Find the number of lines below in which the word "fraction" appears, and write that number only.

Available data:
# # # # # # #

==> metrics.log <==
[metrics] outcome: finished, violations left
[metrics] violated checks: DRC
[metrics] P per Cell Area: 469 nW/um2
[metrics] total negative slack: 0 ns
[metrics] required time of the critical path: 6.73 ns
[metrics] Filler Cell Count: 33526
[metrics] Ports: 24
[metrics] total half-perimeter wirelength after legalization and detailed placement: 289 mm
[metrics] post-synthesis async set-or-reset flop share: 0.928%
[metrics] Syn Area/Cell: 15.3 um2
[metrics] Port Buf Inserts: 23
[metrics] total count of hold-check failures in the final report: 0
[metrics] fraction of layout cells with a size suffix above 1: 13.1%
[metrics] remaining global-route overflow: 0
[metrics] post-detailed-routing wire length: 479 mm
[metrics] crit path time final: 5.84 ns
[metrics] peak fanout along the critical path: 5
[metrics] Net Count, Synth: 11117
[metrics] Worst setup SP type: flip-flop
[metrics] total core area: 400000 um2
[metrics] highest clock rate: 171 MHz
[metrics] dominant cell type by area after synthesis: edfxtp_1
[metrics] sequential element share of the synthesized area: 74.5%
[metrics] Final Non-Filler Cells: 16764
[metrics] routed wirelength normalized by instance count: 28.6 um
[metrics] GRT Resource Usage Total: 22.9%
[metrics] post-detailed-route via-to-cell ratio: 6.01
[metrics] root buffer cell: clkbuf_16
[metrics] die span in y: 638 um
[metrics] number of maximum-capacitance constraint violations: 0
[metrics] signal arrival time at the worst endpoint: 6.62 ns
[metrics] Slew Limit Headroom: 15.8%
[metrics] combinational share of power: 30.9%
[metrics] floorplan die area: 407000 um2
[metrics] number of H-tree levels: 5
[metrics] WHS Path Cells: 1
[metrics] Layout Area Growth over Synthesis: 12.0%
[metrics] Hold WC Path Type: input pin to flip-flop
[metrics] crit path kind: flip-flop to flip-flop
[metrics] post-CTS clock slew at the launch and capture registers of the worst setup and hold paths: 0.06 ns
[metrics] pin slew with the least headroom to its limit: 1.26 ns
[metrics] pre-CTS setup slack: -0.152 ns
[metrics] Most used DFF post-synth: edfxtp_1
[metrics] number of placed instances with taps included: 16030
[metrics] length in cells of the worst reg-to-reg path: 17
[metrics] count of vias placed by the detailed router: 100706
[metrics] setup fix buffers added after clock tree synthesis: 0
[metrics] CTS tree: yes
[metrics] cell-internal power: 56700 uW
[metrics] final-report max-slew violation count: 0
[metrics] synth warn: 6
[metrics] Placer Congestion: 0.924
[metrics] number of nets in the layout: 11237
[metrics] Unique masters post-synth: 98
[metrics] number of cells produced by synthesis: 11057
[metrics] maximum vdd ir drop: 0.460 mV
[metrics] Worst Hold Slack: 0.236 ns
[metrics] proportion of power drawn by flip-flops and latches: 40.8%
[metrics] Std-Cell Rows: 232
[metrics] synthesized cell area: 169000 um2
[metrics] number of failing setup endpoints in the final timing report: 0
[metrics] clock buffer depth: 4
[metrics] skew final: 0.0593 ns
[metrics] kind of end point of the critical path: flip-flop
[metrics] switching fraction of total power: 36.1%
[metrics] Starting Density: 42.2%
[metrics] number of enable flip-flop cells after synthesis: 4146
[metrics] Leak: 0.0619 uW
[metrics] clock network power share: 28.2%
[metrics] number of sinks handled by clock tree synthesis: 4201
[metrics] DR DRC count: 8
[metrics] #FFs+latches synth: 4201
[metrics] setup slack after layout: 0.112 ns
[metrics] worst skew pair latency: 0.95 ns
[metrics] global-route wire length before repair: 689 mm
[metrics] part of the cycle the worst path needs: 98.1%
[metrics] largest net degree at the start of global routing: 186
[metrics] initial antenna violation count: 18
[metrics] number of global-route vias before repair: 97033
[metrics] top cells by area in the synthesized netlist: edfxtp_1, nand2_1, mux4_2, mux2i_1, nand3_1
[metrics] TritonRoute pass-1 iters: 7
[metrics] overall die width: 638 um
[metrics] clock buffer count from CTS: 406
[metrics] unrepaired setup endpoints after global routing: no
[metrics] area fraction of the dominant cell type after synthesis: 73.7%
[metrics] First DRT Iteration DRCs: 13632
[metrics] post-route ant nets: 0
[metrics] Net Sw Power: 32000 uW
--- config.mk ---
export PLATFORM = sky130hd
export DESIGN_NAME = rsc_mul
export DESIGN_NICKNAME = d
export VERILOG_FILES = /design/src/rtl/rsc_pkg.sv /design/src/rtl/rsc_mul.sv
export SDC_FILE = /design/constraint.sdc
export NUM_CORES = 1
export LEC_CHECK = 0
export ABC_AREA = 1
export BUFFER_PORTS_ARGS = -buffer_cell sky130_fd_sc_hd__buf_2
export CORE_MARGIN = 2
export CORE_UTILIZATION = 29
export CTS_BUF_LIST = sky130_fd_sc_hd__clkbuf_8
export CTS_CLUSTER_SIZE = 10
export DETAILED_ROUTE_END_ITERATION = 12
export HOLD_SLACK_MARGIN = 0.15
export PLACE_DENSITY = 0.56
export SYNTH_ARGS = -nofsm -noshare
export SYNTH_HDL_FRONTEND = slang
export SYNTH_SLANG_ARGS = --single-unit
--- constraint.sdc ---
create_clock -name clk_i -period 7.3 [get_ports clk_i]
set_input_delay 1.095 -clock clk_i [delete_from_list [all_inputs] [get_ports clk_i]]
set_output_delay 1.095 -clock clk_i [all_outputs]
set_load 0.05 [all_outputs]
$ cat src/rtl/smv_ctrl.sv
// controller state machine sequencing voltage and tick transactions
// depends on smv_pkg
`timescale 1ns / 1ps

module smv_ctrl
    import smv_pkg::*;
(
    input  logic  i_clk,
    input  logic  i_rst_n,
    input  logic  i_in_valid,
    input  logic  i_func,
    input  logic  i_dt_zero,
    input  t_stat i_stat,
    output logic  o_ready,
    output t_cmd  o_cmd
);

    t_state r_state;
    t_state n_state;
    logic   r_pitch;
    logic   n_pitch;

    always_ff @(posedge i_clk) begin
        if (!i_rst_n) begin
            r_state <= S_IDLE;
            r_pitch <= 1'b0;
        end else begin
            r_state <= n_state;
            r_pitch <= n_pitch;
        end
    end

    always_comb begin
        n_state      = r_state;
        n_pitch      = r_pitch;
        o_cmd.accept = 1'b0;
        o_cmd.op     = OP_NONE;
        o_ready      = 1'b0;
        case (r_state)
            S_IDLE: begin
                o_ready = 1'b1;
                if (i_in_valid) begin
                    o_cmd.accept = 1'b1;
                    if (i_func)         n_state = S_TROM;
                    else if (i_dt_zero) n_state = S_LOADV;
                    else                n_state = S_XDIV;
                end
            end
            S_LOADV: begin
                o_cmd.op = OP_LOADV;
                n_state  = S_PMUL;
            end
            S_XDIV: begin
                o_cmd.op = OP_XDIV;
                n_state  = S_XWAIT;
            end
            S_XWAIT: if (i_stat.div_done) n_state = S_YMUL;
            S_YMUL: begin
                if (i_stat.x_big) begin
                    o_cmd.op = OP_AZERO;
                    n_state  = S_FMUL;
                end else begin
                    o_cmd.op = OP_YMUL;
                    n_state  = S_YCHK;
                end
            end
            S_YCHK: begin
                n_pitch = 1'b0;
                if (i_stat.n_big) begin
                    o_cmd.op = OP_AZERO;
                    n_state  = S_FMUL;
                end else begin
                    n_state = S_EINIT;
                end
            end
            S_EINIT: begin
                o_cmd.op = OP_EXP_INIT;
                n_state  = S_EMUL;
            end
            S_EMUL: begin
                o_cmd.op = OP_EMUL;
                n_state  = S_EDIV;
            end
            S_EDIV: begin
                o_cmd.op = OP_EDIV;
                n_state  = S_EWAIT;
            end
            S_EWAIT: begin
                if (i_stat.div_done) begin
                    o_cmd.op = OP_ESTEP;
                    if (!i_stat.k_one) n_state = S_EMUL;
                    else if (r_pitch)  n_state = S_MMUL;
                    else               n_state = S_AFILT;
                end
            end
            S_AFILT: begin
                o_cmd.op = OP_AFILT;
                n_state  = S_FMUL;
            end
            S_FMUL: begin
                o_cmd.op = OP_FMUL;
                n_state  = S_FADD;
            end
            S_FADD: begin
                o_cmd.op = OP_FADD;
                n_state  = S_PMUL;
            end
            S_PMUL: begin
                o_cmd.op = OP_PMUL;
                n_state  = S_PDIV;
            end
            S_PDIV: begin
                o_cmd.op = OP_PDIV;
                n_state  = S_PWAIT;
            end
            // exponent split, in the cycle after the reciprocal divide
            S_PWAIT: begin
                o_cmd.op = OP_PEXP;
                n_pitch  = 1'b1;
                n_state  = S_EINIT;
            end
            S_MMUL: begin
                o_cmd.op = OP_MMUL;
                n_state  = S_STEP;
            end
            S_STEP: begin
                o_cmd.op = OP_STEP;
                n_state  = S_IDLE;
            end
            S_TROM: begin
                o_cmd.op = OP_TROM;
                n_state  = S_TOUT;
            end
            S_TOUT: begin
                if (!i_stat.out_full) begin
                    o_cmd.op = OP_TOUT;
                    n_state  = S_IDLE;
                end
            end
            default: n_state = S_IDLE;
        endcase
    end

endmodule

# # # # # # #

Worked solution:
3